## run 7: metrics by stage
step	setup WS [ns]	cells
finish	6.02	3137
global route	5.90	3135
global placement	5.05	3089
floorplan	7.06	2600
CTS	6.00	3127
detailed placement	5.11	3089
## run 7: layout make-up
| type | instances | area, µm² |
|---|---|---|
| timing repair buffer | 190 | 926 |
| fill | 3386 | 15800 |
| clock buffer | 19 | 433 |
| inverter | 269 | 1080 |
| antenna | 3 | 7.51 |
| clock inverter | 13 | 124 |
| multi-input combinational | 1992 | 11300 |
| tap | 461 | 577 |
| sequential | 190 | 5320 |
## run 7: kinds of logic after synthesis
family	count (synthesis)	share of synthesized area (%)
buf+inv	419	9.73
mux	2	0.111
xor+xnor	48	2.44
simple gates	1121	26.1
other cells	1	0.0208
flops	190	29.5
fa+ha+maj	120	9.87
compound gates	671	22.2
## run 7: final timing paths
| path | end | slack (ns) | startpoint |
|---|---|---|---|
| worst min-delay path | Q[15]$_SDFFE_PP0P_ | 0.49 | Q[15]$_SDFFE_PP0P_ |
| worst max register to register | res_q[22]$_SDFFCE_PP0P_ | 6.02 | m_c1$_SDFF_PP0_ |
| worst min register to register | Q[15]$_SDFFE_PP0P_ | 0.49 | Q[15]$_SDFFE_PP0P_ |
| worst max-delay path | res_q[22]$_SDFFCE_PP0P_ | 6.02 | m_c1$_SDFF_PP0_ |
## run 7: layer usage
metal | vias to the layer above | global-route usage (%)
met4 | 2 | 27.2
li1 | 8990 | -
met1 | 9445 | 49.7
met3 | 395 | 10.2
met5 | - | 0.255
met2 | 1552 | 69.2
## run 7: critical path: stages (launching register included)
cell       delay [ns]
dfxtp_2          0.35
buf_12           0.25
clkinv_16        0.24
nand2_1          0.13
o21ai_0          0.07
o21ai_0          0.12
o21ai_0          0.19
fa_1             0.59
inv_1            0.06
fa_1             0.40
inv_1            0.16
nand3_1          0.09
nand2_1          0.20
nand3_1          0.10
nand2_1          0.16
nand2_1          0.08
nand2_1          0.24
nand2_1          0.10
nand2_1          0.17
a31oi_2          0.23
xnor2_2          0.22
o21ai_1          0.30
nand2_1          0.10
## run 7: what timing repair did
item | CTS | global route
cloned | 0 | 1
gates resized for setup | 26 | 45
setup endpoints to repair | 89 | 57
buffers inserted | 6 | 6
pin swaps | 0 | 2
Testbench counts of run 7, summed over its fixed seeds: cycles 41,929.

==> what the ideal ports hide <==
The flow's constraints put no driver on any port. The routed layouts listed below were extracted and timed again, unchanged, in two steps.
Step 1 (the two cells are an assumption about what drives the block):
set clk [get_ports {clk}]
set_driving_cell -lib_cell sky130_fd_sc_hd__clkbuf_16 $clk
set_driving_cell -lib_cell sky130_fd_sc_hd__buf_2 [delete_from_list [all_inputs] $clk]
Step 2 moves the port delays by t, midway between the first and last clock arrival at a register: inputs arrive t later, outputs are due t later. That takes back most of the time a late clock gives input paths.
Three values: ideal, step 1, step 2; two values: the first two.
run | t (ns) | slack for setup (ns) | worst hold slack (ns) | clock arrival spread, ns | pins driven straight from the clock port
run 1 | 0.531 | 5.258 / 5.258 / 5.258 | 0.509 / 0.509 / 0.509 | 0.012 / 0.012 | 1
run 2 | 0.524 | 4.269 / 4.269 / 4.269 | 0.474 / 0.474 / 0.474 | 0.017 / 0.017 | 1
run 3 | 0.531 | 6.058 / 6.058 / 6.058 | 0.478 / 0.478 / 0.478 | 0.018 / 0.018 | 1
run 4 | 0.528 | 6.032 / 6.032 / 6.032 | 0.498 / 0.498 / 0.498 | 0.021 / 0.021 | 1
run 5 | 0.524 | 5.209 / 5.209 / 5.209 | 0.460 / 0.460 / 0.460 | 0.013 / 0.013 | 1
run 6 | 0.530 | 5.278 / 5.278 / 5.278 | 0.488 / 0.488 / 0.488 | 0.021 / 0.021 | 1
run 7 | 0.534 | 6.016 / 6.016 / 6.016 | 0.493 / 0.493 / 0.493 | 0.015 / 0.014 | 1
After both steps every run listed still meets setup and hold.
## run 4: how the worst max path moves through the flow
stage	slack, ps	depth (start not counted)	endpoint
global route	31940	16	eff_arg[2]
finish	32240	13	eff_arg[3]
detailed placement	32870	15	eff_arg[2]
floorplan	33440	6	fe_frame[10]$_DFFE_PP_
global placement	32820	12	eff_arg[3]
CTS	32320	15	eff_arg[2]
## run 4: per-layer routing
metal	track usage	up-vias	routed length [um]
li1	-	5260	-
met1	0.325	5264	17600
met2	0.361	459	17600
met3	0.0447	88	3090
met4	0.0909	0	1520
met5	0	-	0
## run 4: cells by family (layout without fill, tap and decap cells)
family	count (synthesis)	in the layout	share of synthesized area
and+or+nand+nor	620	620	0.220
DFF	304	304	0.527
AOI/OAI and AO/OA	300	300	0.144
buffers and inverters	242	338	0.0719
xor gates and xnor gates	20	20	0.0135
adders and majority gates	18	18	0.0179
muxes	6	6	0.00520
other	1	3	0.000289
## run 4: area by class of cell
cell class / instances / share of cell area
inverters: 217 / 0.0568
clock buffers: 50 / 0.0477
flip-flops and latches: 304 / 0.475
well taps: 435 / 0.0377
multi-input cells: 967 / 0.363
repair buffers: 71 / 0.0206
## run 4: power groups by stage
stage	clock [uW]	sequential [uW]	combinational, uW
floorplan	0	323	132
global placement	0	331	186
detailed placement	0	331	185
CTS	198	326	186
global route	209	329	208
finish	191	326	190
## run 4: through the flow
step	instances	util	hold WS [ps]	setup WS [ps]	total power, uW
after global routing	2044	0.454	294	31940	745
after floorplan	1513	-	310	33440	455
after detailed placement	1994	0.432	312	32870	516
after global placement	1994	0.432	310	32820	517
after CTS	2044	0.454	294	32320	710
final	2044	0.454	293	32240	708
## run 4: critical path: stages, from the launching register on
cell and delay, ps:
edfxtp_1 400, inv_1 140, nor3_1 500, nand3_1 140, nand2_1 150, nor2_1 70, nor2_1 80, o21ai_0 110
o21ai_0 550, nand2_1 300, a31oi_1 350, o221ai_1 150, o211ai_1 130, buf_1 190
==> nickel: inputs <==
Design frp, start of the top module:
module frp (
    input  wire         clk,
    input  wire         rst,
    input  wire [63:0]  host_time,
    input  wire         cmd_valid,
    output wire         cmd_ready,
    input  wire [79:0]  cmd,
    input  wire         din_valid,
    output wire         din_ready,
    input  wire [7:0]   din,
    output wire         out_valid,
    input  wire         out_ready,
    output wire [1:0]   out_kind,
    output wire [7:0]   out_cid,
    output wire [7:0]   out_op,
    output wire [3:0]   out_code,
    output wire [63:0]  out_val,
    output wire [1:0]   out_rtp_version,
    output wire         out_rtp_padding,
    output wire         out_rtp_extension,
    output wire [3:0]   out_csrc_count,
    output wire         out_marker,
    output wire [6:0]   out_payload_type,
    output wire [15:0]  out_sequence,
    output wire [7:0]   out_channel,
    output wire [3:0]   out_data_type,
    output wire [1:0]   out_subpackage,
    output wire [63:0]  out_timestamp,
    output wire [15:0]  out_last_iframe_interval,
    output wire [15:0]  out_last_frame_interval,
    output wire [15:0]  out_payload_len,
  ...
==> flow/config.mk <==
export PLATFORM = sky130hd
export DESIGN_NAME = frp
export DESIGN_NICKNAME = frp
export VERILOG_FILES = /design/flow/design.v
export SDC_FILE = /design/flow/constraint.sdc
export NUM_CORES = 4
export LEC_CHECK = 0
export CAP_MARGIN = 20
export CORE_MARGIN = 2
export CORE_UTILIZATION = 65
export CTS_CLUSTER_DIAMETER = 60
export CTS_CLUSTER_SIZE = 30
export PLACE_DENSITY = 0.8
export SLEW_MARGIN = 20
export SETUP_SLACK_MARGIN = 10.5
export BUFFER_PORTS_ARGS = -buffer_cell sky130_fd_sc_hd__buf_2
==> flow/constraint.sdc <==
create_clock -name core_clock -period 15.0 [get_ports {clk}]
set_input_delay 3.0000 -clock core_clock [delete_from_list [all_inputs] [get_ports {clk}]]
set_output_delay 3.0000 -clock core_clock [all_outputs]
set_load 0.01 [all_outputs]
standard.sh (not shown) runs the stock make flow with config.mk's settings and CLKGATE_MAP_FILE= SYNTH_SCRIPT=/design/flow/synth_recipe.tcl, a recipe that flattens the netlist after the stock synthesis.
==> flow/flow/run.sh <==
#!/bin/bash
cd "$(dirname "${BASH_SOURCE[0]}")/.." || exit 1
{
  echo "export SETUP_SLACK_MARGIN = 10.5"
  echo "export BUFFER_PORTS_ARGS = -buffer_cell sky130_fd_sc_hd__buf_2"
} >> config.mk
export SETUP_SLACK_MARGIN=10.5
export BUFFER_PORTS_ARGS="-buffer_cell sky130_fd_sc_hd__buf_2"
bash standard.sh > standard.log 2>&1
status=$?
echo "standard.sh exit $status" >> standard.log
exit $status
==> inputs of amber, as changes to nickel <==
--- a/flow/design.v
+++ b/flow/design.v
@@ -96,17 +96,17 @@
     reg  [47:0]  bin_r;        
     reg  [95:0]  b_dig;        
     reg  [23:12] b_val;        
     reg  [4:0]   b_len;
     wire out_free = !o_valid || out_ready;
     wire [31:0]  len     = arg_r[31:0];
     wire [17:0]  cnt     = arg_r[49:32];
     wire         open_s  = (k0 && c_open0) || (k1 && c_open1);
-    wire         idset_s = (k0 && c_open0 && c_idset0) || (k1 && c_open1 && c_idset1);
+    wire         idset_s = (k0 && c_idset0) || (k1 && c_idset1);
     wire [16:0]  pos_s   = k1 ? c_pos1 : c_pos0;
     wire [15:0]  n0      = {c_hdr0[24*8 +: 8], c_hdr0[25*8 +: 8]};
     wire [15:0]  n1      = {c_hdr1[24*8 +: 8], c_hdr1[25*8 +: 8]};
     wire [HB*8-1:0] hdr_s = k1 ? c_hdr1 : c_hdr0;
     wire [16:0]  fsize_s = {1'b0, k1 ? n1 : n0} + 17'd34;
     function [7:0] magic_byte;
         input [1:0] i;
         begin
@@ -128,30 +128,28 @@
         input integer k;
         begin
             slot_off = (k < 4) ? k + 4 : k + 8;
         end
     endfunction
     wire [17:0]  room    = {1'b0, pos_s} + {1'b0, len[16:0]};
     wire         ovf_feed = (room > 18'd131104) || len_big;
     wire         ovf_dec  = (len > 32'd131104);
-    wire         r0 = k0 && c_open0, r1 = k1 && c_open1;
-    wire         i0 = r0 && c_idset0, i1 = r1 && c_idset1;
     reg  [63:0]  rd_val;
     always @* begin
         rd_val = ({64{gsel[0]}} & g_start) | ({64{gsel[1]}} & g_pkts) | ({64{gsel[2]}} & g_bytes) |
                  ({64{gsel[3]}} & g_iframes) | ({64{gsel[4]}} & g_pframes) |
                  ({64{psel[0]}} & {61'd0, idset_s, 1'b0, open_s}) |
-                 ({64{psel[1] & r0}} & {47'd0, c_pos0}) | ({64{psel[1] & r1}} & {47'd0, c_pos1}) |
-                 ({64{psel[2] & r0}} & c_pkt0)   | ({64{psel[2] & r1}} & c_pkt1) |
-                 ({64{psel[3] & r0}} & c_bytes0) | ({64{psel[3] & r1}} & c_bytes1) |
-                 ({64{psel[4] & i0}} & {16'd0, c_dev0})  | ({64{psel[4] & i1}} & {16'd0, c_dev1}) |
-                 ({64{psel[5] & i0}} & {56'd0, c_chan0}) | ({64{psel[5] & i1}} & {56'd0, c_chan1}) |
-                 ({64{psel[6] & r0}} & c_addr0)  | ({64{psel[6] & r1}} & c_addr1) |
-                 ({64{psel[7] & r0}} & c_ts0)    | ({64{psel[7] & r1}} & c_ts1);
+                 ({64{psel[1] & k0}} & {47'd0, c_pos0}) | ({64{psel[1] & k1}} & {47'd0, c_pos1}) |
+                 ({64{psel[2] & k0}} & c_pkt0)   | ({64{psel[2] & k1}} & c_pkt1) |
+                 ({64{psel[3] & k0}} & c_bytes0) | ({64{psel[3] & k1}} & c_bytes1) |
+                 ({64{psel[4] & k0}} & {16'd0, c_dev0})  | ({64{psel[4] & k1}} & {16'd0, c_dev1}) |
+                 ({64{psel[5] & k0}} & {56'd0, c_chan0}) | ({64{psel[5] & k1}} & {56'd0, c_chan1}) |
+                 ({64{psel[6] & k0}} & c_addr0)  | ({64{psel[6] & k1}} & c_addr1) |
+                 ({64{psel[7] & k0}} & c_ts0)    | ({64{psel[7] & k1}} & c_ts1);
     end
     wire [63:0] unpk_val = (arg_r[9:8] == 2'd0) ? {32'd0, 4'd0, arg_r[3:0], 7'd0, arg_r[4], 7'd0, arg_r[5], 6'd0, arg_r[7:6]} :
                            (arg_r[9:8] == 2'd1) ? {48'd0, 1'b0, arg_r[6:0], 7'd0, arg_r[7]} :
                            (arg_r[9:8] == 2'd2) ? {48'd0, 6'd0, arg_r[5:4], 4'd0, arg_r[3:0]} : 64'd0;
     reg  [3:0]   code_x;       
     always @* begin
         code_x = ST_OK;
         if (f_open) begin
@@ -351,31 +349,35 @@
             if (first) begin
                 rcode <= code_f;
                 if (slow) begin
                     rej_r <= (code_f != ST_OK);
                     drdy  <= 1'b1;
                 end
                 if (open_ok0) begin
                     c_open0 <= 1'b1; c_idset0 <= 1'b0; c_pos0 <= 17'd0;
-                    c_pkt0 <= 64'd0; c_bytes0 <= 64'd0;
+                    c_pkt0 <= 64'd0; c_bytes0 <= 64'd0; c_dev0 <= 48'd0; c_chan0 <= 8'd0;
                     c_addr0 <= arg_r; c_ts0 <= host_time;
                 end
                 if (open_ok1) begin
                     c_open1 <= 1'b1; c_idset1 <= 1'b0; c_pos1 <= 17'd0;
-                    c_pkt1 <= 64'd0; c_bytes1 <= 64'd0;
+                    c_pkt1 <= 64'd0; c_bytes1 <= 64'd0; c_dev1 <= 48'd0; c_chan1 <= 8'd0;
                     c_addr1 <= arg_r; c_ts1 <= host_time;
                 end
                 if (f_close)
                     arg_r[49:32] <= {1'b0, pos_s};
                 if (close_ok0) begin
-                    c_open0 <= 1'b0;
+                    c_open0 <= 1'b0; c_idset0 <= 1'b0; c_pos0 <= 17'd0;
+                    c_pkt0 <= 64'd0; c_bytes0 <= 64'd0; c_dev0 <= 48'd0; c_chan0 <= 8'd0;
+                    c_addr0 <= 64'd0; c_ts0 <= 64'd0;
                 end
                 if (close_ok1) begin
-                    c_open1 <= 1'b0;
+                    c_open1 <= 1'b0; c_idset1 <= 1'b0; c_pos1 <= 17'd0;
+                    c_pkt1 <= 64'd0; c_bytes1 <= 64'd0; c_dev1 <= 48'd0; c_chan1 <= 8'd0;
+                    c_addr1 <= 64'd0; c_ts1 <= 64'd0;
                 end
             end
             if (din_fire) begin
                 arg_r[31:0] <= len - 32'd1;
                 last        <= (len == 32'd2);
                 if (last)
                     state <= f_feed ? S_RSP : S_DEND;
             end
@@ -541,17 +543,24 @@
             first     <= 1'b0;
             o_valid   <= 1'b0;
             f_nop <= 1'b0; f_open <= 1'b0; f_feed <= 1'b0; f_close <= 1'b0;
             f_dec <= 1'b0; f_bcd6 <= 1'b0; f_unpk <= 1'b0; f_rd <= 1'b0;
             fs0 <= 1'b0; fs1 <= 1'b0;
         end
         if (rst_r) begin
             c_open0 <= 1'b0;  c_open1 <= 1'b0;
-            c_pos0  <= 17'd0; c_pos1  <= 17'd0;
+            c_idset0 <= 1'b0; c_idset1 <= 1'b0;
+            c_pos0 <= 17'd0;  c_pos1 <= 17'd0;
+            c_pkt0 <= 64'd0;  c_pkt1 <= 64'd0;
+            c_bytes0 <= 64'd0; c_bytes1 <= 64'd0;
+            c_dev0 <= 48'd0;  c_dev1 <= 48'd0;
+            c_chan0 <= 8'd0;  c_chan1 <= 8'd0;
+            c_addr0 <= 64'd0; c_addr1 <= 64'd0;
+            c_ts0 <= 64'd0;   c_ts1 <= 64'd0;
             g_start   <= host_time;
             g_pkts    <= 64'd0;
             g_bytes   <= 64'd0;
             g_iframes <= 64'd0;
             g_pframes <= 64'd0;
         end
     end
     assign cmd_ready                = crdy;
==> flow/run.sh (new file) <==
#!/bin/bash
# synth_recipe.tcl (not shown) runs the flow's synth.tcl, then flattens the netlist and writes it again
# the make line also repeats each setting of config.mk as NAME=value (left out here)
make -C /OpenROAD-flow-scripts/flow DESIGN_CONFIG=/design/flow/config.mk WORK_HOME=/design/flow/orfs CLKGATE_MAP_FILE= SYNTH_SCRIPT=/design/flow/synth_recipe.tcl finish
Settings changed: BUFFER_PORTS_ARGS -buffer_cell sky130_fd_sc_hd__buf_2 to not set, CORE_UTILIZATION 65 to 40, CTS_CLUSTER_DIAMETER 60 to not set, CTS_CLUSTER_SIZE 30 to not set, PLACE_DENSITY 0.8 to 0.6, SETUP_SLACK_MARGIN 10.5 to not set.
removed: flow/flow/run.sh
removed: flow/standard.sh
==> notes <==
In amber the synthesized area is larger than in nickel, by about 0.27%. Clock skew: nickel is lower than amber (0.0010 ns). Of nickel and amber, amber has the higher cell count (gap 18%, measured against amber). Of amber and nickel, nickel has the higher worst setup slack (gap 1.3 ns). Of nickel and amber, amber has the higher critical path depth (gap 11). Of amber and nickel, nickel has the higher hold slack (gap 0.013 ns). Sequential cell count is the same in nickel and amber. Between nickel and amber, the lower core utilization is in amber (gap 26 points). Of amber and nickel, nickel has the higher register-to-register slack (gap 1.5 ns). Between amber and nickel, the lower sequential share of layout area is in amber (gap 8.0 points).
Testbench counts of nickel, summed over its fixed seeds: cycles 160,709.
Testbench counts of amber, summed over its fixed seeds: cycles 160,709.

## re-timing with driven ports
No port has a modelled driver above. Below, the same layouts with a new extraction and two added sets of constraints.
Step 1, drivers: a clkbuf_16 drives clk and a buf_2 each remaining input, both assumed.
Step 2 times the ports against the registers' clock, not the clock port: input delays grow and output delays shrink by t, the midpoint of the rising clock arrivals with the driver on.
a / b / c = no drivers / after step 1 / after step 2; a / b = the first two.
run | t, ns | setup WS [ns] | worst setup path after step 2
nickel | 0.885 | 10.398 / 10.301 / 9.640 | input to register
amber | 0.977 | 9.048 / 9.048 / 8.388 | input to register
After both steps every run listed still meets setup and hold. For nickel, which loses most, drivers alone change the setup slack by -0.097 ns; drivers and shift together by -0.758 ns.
What follows belongs to an exercise in optimizing a design on an open flow for small area and a short achievable clock period; a production flow would make more cautious choices. Where RTL was checked, it was by simulation tests only, not by an equivalence proof against the original. Power figures rest on the tool's default switching activity, not on a simulated workload.

==> 04-05: inputs <==
// kstc_tx
module kstc_tx #(
    parameter MAX_PAYLOAD = 64
) (
    input  wire                     clk,
    input  wire                     rst,
    input  wire                     start,
    output wire                     ready,
    input  wire [7:0]               pri,
    input  wire [15:0]              src,
    input  wire [15:0]              dst,
    input  wire [15:0]              dspec,
    input  wire [63:0]              tid,
    input  wire [6:0]               len,
    input  wire [8*MAX_PAYLOAD-1:0] payload,
    output wire                     tx_valid,
    output wire [7:0]               tx_byte,
    input  wire                     tx_accept,
    output reg                      done,
    output reg                      ok
);
==> module kstc_tx, before the edit <==
module kstc_tx #(
    parameter MAX_PAYLOAD = 64
) (
    input  wire                     clk,
    input  wire                     rst,
    input  wire                     start,
    output wire                     ready,
    input  wire [7:0]               pri,
    input  wire [15:0]              src,
    input  wire [15:0]              dst,
    input  wire [15:0]              dspec,
    input  wire [63:0]              tid,
    input  wire [6:0]               len,
    input  wire [8*MAX_PAYLOAD-1:0] payload,
    output wire                     tx_valid,
    output wire [7:0]               tx_byte,
    input  wire                     tx_accept,
    output reg                      done,
    output reg                      ok
);
    localparam [7:0]  DELIM    = 8'h9E;
    localparam [7:0]  ESC      = 8'h8E;
    reg [7:0]               r_pri;
    reg [15:0]              r_src;
    reg [15:0]              r_dst;
    reg [15:0]              r_dspec;
    reg [63:0]              r_tid;
    reg [8*MAX_PAYLOAD-1:0] r_payload;
    reg        busy;       
    reg        idle;       
    reg        lden;       
    reg [7:0]  ob;         
    reg        ob_close;   
    reg        pend;       
    reg        pend_b4;    
    reg [7:0]  nb;         
    reg        nb_crc;     
    reg        nb_close;   
    reg        ph_hdr, ph_hcrc, ph_pay, ph_pcrc, ph_close;
    reg [7:0]  hlo;
    reg [3:0]  hhi;
    reg [7:0]  plo;
    reg [7:0]  phi;
    reg        crc_sh;     
    reg [6:0]  rem;        
    reg        zlen;       
    reg [31:0] crc;
    wire [8*28-1:0] hdr = {8'h80, 8'h00, 8'h00, 8'h00, r_tid, 64'd0,
                           r_dspec, r_dst, r_src, r_pri, 8'h00};
    reg [7:0] fetch, grp;
    integer g, l;
    always @* begin
        fetch = 8'h00;
        for (g = 0; g < 4; g = g + 1) begin
            grp = 8'h00;
            for (l = 0; l < 8; l = l + 1)
                grp = grp | (hdr[64*g + 8*l +: 8] & {8{hlo[l]}});
            fetch = fetch | (grp & {8{hhi[g]}});
        end
        for (g = 0; g < MAX_PAYLOAD / 8; g = g + 1) begin
            grp = 8'h00;
            for (l = 0; l < 8; l = l + 1)
                grp = grp | (r_payload[64*g + 8*l +: 8] & {8{plo[l]}});
            fetch = fetch | (grp & {8{phi[g]}});
        end
    end
    wire [7:0] lb     = nb_crc ? ~crc[7:0] : nb;
    wire       lb_esc = !nb_close && (lb == DELIM || lb == ESC);
    wire [31:0] crc_step;
    kstc_crc32c_step u_crc (
        .crc_in  (crc),
        .data    (nb),
        .crc_out (crc_step)
    );
    assign ready    = idle;
    assign tx_valid = busy;
    assign tx_byte  = ob;
    always @(posedge clk) begin
        if (rst) begin
            busy <= 1'b0;
            idle <= 1'b1;
            lden <= 1'b1;
            done <= 1'b0;
        end else if (!busy) begin
            busy <= start;
            idle <= !start;
            lden <= !start;
            done <= 1'b0;
        end else begin
            busy <= tx_accept && !ob_close;
            idle <= !tx_accept || ob_close;
            lden <= !tx_accept || ob_close || (!pend && nb_close);
            done <= !tx_accept || ob_close;
        end
        ok <= tx_accept;
        if (lden) begin
            r_pri     <= pri;
            r_src     <= src;
            r_dst     <= dst;
            r_dspec   <= dspec;
            r_tid     <= tid;
            r_payload <= payload;
        end
        if (lden) begin
            ob       <= DELIM;
            ob_close <= 1'b0;
            pend     <= 1'b0;
            nb       <= 8'h00;       
            nb_crc   <= 1'b0;
            nb_close <= 1'b0;
            ph_hdr   <= 1'b1;
            ph_hcrc  <= 1'b0;
            ph_pay   <= 1'b0;
            ph_pcrc  <= 1'b0;
            ph_close <= 1'b0;
            hlo      <= 8'b0000_0010;    
            hhi      <= 4'b0001;
            plo      <= 8'b0000_0000;
            phi      <= 8'b0000_0000;
            crc_sh   <= 1'b0;
            rem      <= len;
            zlen     <= (len == 7'd0);
            crc      <= 32'hFFFFFFFF;
        end else if (pend) begin
            ob   <= pend_b4 ? ~DELIM : ~ESC;
            pend <= 1'b0;
        end else begin
            ob       <= nb_close ? DELIM : (lb_esc ? ESC : lb);
            pend     <= lb_esc;
            pend_b4  <= lb[4];
            ob_close <= nb_close;
            crc      <= crc_sh ? {8'hFF, crc[31:8]} : crc_step;
            nb       <= fetch;
            nb_crc   <= ph_hcrc || ph_pcrc;
            crc_sh   <= ph_hcrc || ph_pcrc || ph_close;
            nb_close <= ph_close;
            hlo      <= {hlo[6:0], hlo[7]};
            plo      <= {plo[6:0], plo[7]};
            if (ph_hdr) begin
                if (hlo[7])
                    hhi <= {hhi[2:0], 1'b0};
                if (hhi[3] && hlo[3]) begin      
                    ph_hdr  <= 1'b0;
                    ph_hcrc <= 1'b1;
                    hhi     <= 4'b0000;
                    hlo     <= 8'b0000_0001;
                end
            end
            if (ph_hcrc && hlo[3]) begin
                ph_hcrc <= 1'b0;
                ph_pay  <= !zlen;
                ph_pcrc <= zlen;
                hlo     <= {7'd0, zlen};
                plo     <= {7'd0, !zlen};
                phi     <= {7'd0, !zlen};
            end
            if (ph_pay) begin
                rem <= rem - 1'b1;
                if (plo[7])
                    phi <= {phi[6:0], 1'b0};
                if (rem == 7'd1) begin
                    ph_pay  <= 1'b0;
                    ph_pcrc <= 1'b1;
                    plo     <= 8'b0000_0000;
                    phi     <= 8'b0000_0000;
                    hlo     <= 8'b0000_0001;
                end
            end
            if (ph_pcrc && hlo[3]) begin
                ph_pcrc  <= 1'b0;
                ph_close <= 1'b1;
            end
            if (ph_close)
                ph_close <= 1'b0;
        end
    end
endmodule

• TASK ITEM: When you reach the line that contains "register | Q[15]$_SDFFE_PP0P_ | 0.49 | Q[15]$_SDFFE_PP0P_ |", stop; that line and every line before it, from the very first line of the data, should be restated word for word.

• SOLUTION FOR THIS TASK:
## run 7: metrics by stage
step	setup WS [ns]	cells
finish	6.02	3137
global route	5.90	3135
global placement	5.05	3089
floorplan	7.06	2600
CTS	6.00	3127
detailed placement	5.11	3089
## run 7: layout make-up
| type | instances | area, µm² |
|---|---|---|
| timing repair buffer | 190 | 926 |
| fill | 3386 | 15800 |
| clock buffer | 19 | 433 |
| inverter | 269 | 1080 |
| antenna | 3 | 7.51 |
| clock inverter | 13 | 124 |
| multi-input combinational | 1992 | 11300 |
| tap | 461 | 577 |
| sequential | 190 | 5320 |
## run 7: kinds of logic after synthesis
family	count (synthesis)	share of synthesized area (%)
buf+inv	419	9.73
mux	2	0.111
xor+xnor	48	2.44
simple gates	1121	26.1
other cells	1	0.0208
flops	190	29.5
fa+ha+maj	120	9.87
compound gates	671	22.2
## run 7: final timing paths
| path | end | slack (ns) | startpoint |
|---|---|---|---|
| worst min-delay path | Q[15]$_SDFFE_PP0P_ | 0.49 | Q[15]$_SDFFE_PP0P_ |
| worst max register to register | res_q[22]$_SDFFCE_PP0P_ | 6.02 | m_c1$_SDFF_PP0_ |
| worst min register to register | Q[15]$_SDFFE_PP0P_ | 0.49 | Q[15]$_SDFFE_PP0P_ |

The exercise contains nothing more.